**Exercise**
Take the lines below between the one holding "larger than buf_2" and the one holding "green has more setup slack than blue.", inclusive, and copy them exactly. Add nothing.

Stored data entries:
____
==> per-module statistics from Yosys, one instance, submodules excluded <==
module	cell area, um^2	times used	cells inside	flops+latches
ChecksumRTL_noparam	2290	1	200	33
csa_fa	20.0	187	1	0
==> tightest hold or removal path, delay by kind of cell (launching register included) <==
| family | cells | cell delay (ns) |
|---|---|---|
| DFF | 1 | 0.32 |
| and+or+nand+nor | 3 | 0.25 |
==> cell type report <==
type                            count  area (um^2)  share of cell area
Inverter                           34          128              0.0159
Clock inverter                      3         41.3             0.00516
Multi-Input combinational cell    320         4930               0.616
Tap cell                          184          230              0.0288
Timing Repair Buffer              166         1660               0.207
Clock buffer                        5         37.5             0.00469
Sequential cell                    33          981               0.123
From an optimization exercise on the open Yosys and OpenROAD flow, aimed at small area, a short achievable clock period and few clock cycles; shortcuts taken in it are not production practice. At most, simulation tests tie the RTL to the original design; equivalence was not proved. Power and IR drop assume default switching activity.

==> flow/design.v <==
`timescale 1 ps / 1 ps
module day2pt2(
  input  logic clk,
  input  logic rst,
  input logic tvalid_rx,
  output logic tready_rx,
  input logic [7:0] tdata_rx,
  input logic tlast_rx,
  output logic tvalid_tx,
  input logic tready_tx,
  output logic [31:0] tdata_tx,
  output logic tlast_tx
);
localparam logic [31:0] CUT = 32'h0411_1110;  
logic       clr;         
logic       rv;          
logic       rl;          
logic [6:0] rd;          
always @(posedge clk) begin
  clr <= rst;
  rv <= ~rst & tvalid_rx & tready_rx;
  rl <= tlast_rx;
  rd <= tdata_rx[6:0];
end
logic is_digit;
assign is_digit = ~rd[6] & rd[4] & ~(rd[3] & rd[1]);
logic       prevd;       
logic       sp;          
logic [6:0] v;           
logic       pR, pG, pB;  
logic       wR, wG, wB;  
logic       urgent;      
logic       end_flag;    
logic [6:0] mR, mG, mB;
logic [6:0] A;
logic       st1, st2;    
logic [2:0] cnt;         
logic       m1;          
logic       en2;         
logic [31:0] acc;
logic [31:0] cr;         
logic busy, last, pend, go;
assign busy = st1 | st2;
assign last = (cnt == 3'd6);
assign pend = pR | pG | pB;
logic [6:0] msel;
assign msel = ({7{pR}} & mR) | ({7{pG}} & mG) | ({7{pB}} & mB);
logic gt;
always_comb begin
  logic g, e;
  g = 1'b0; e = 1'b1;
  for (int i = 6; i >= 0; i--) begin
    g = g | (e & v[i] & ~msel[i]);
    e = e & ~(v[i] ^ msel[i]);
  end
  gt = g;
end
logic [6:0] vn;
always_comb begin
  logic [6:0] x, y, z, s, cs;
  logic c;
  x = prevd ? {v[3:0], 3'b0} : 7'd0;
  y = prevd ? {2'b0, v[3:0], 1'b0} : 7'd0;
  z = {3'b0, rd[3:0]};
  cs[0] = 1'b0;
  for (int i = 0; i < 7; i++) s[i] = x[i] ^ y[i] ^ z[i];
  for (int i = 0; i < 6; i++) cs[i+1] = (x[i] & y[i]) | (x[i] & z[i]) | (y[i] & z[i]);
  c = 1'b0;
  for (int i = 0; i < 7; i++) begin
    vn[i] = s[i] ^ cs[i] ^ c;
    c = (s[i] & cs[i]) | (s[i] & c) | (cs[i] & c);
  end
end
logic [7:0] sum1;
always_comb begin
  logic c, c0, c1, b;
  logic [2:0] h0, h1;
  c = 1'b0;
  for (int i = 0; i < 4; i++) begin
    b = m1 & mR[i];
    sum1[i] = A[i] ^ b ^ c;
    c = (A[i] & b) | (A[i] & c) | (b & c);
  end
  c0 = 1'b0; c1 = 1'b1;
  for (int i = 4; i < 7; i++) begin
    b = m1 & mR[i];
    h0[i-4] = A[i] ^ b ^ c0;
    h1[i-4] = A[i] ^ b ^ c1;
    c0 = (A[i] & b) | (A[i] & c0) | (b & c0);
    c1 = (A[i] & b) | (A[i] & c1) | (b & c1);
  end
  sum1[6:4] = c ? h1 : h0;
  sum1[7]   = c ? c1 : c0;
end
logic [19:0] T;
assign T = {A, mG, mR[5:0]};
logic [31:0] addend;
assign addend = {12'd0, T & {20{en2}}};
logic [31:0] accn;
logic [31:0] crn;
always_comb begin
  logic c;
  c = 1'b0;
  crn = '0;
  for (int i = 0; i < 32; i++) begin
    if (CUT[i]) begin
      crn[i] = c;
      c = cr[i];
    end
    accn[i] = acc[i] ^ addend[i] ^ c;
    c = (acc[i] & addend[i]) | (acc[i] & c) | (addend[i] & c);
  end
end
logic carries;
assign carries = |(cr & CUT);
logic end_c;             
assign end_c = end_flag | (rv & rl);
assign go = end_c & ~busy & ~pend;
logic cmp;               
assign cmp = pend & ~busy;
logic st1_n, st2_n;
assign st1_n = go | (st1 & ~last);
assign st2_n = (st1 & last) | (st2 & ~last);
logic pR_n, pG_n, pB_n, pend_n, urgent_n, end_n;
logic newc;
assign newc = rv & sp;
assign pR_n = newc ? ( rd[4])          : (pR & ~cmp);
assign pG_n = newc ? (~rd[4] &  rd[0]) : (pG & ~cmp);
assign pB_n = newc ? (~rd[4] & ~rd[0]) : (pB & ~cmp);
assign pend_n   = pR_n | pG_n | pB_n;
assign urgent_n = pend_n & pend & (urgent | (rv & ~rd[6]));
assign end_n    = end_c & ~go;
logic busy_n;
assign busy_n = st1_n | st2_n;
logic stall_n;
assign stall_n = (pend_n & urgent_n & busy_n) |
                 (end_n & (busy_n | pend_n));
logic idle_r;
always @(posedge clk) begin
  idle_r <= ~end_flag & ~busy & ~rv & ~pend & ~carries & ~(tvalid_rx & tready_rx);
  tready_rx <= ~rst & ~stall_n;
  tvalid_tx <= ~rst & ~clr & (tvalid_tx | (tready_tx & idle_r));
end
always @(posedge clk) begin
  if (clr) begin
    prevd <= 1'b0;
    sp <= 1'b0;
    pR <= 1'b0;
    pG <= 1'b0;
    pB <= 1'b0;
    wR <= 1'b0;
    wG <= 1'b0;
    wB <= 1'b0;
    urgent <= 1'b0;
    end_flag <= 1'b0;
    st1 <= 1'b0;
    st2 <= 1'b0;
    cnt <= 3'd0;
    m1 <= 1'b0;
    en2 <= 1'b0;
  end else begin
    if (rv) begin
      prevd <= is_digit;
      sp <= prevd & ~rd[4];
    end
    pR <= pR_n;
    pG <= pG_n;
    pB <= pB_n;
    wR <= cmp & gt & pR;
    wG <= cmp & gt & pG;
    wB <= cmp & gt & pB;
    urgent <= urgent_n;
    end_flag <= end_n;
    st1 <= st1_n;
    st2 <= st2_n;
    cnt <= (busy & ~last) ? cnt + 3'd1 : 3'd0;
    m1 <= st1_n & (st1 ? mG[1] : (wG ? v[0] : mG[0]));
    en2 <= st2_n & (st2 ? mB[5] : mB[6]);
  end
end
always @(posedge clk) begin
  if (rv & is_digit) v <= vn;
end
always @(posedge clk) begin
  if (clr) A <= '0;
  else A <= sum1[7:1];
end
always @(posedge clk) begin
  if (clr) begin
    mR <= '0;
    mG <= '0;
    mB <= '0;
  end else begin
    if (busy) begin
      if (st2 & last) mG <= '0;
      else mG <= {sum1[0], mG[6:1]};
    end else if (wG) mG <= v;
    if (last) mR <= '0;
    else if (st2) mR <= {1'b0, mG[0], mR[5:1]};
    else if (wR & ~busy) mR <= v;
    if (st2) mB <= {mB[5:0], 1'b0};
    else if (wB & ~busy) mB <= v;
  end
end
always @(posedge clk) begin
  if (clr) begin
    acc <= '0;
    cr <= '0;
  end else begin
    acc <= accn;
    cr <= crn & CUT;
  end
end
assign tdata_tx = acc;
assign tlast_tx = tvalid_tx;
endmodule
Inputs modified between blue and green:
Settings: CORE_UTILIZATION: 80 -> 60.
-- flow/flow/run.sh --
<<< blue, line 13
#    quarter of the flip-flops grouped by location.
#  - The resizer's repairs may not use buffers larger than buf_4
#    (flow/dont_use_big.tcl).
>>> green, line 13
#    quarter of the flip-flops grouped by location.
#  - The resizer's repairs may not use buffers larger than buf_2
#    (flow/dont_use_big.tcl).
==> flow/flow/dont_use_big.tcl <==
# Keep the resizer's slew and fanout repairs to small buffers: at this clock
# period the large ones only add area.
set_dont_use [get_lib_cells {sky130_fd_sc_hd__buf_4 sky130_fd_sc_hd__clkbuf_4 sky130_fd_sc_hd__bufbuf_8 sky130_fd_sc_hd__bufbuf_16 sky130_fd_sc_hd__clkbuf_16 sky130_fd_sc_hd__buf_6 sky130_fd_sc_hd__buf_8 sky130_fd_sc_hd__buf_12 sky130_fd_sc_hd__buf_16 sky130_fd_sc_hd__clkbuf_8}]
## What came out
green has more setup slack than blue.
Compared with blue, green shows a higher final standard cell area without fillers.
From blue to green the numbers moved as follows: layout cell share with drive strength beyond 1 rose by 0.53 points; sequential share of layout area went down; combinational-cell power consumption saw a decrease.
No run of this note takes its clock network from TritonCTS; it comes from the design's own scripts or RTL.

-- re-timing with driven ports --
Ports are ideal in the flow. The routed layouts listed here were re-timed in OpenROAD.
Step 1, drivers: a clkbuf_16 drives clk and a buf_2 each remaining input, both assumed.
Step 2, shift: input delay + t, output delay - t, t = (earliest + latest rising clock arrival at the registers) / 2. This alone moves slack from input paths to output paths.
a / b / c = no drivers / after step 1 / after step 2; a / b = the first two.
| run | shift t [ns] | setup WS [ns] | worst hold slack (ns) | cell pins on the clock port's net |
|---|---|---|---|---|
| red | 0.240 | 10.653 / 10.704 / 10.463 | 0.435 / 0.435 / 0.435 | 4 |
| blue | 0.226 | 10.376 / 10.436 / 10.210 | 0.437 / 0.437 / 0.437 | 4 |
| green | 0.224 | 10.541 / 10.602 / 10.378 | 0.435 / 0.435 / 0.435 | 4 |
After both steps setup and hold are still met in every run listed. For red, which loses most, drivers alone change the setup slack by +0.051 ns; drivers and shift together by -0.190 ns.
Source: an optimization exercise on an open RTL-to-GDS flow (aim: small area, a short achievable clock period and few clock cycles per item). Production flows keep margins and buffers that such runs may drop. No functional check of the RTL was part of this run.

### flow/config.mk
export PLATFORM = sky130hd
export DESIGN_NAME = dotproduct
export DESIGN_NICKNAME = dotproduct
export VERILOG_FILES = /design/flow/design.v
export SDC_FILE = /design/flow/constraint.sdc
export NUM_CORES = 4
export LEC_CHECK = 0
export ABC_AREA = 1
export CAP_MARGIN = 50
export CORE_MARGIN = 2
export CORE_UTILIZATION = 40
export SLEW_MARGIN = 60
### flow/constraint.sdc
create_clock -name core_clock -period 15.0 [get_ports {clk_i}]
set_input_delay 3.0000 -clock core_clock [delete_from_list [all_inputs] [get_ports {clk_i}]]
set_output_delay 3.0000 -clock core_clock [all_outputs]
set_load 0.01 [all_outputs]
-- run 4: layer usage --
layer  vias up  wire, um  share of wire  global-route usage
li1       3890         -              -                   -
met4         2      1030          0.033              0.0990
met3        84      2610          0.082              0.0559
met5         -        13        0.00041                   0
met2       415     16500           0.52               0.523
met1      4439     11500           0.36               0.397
____
**Finished exercise**
#  - The resizer's repairs may not use buffers larger than buf_2
#    (flow/dont_use_big.tcl).
==> flow/flow/dont_use_big.tcl <==
# Keep the resizer's slew and fanout repairs to small buffers: at this clock
# period the large ones only add area.
set_dont_use [get_lib_cells {sky130_fd_sc_hd__buf_4 sky130_fd_sc_hd__clkbuf_4 sky130_fd_sc_hd__bufbuf_8 sky130_fd_sc_hd__bufbuf_16 sky130_fd_sc_hd__clkbuf_16 sky130_fd_sc_hd__buf_6 sky130_fd_sc_hd__buf_8 sky130_fd_sc_hd__buf_12 sky130_fd_sc_hd__buf_16 sky130_fd_sc_hd__clkbuf_8}]
## What came out
green has more setup slack than blue.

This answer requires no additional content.